American farmer and activist from Maine

Jim Gerritsen is an American farmer and activist from Maine. He is mostly known for his involvements in the politics of Organic Farming as the proponent of the same. Gerritsen is President of the Maine-based national trade organization Organic Seed Growers and Trade Association (OSGATA).

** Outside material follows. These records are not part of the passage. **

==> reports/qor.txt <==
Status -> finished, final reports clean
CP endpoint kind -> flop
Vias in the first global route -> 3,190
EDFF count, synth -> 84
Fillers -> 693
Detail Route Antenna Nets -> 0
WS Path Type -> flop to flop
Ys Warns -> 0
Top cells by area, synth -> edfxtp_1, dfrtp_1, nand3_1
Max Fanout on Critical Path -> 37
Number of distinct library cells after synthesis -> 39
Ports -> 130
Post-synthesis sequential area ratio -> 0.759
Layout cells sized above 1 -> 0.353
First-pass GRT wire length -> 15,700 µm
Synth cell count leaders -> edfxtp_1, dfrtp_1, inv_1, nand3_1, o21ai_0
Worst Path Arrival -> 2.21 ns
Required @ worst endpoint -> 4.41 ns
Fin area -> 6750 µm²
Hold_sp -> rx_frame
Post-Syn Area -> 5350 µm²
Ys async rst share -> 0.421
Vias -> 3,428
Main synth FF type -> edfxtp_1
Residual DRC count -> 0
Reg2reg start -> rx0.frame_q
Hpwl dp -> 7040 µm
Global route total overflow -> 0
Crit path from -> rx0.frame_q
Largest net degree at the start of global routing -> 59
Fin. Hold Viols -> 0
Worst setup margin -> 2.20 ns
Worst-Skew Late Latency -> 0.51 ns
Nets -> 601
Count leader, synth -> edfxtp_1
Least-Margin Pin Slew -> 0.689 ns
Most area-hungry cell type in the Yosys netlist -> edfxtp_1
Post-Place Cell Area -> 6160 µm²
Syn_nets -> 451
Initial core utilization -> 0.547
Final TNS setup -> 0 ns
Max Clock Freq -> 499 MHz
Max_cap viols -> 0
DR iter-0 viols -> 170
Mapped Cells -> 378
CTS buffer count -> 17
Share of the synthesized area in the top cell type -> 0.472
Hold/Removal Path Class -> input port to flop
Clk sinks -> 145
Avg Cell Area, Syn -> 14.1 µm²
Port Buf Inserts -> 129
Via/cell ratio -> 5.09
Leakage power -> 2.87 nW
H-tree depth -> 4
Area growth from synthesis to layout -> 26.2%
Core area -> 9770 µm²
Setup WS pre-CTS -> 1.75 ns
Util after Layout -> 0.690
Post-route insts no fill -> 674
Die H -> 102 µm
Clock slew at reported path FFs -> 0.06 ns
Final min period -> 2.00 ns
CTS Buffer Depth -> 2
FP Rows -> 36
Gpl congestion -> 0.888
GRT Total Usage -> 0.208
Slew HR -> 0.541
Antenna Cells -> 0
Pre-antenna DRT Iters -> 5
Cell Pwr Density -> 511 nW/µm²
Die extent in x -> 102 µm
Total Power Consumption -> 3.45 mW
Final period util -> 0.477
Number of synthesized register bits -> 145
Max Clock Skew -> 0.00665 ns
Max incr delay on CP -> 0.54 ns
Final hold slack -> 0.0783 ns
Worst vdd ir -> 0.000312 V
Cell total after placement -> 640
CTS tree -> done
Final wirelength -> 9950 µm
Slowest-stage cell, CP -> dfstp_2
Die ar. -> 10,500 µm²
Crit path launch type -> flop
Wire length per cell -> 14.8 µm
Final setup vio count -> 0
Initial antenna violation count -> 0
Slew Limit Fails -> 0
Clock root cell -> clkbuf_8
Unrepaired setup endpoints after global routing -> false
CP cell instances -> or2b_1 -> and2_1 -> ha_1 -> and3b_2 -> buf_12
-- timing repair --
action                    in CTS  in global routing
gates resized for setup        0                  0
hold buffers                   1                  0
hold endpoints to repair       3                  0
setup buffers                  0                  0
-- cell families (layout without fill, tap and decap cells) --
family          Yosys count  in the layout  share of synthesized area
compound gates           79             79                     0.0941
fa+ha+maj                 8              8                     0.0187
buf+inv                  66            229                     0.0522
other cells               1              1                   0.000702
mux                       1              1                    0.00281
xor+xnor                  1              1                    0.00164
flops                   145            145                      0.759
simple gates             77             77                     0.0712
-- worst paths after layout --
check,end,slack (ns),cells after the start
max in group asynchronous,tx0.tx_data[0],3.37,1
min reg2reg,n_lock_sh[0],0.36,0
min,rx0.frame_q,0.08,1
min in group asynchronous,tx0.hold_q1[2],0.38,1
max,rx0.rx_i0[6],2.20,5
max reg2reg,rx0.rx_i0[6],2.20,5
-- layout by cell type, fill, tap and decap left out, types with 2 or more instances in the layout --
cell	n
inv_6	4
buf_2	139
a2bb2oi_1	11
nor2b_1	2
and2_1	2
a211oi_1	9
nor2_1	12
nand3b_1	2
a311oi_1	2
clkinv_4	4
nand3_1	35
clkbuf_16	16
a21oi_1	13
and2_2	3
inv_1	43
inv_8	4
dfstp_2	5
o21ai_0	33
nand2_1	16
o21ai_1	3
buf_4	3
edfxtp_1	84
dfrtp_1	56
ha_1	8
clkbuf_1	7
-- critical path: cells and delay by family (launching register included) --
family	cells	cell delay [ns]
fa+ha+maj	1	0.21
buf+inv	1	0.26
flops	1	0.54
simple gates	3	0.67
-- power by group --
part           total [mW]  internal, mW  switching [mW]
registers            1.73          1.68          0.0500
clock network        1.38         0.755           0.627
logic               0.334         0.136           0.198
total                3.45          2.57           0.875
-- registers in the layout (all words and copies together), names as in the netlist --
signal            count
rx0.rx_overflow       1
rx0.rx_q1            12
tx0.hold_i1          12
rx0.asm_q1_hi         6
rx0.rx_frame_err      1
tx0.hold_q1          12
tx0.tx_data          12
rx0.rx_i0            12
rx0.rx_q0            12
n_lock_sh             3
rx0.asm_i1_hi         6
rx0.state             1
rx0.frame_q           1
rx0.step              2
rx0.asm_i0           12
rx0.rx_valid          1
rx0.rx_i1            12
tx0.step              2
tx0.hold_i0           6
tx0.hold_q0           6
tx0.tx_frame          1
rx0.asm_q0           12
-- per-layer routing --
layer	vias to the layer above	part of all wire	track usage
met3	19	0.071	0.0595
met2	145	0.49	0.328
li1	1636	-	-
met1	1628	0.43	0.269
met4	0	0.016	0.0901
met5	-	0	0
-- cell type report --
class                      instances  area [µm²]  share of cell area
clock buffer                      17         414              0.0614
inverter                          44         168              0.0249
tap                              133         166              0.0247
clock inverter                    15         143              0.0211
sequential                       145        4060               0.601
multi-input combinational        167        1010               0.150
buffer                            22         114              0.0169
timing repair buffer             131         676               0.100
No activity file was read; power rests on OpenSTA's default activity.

In March 2011, Gerritsen and other farmers filed a lawsuit (OSGATA et al v. Monsanto) against Monsanto Corporation to prevent it from suing farmers who have been contaminated by their genetically modified seeds for patent infringement. Gerritsen used to own and operate Wood Prairie Farm in Bridgewater, Maine, where he primarily grew organic Maine Certified seed potatoes and other organic seed since the farm was established in 1976. The farm's ownership and operations have been handed over to Gerritsen's son 2016 onwards

== Activism ==
In January 2014, the Supreme Court of the United States refused to hear OSGATA et al v. Monsanto, effectively ending the case. However, American farmers gained partial protection with the ruling by the Court of Appeals for the Federal Circuit in Washington, D.C. which had issued an estoppel, ordering Monsanto not to sue farmers for patent infringement should they become contaminated by trace amounts of Monsanto's patented seed technology.

Gerritsen co-founded the Slow Food Aroostook and he is also known as the co-founder of the local chapter of the Organic Crop Improvement Association.

In November 2011, the Utne Reader named Gerritsen an "Organic Food Champion" and one of the magazine's "world visionaries" for that year.

Gerritsen has connected the message of Occupy Wall Street to the loss of family farms and spoke at the Occupy Farmers March in New York City in December 2011.

In 2013, he received Jim Cook Award for his contributions to Maine's local food movement.

In January 2014, Gerritsen participated in the first ever Agrarian Elders Conference in Big Sur, CA.

On Mother Earth Day 2014, Gerritsen spoke about the superiority of organic farming systems before the United Nations in New York City as a panel member of the 4th Interactive Dialogue of the General Assembly.

In 2016, Gerritsen along with his wife legally sold their farm Wood Prairie Family Farm to their son. In March 2018, Gerritsen and his wife filed for a 'personal bankruptcy protection'. They listed for $460,000 in debt.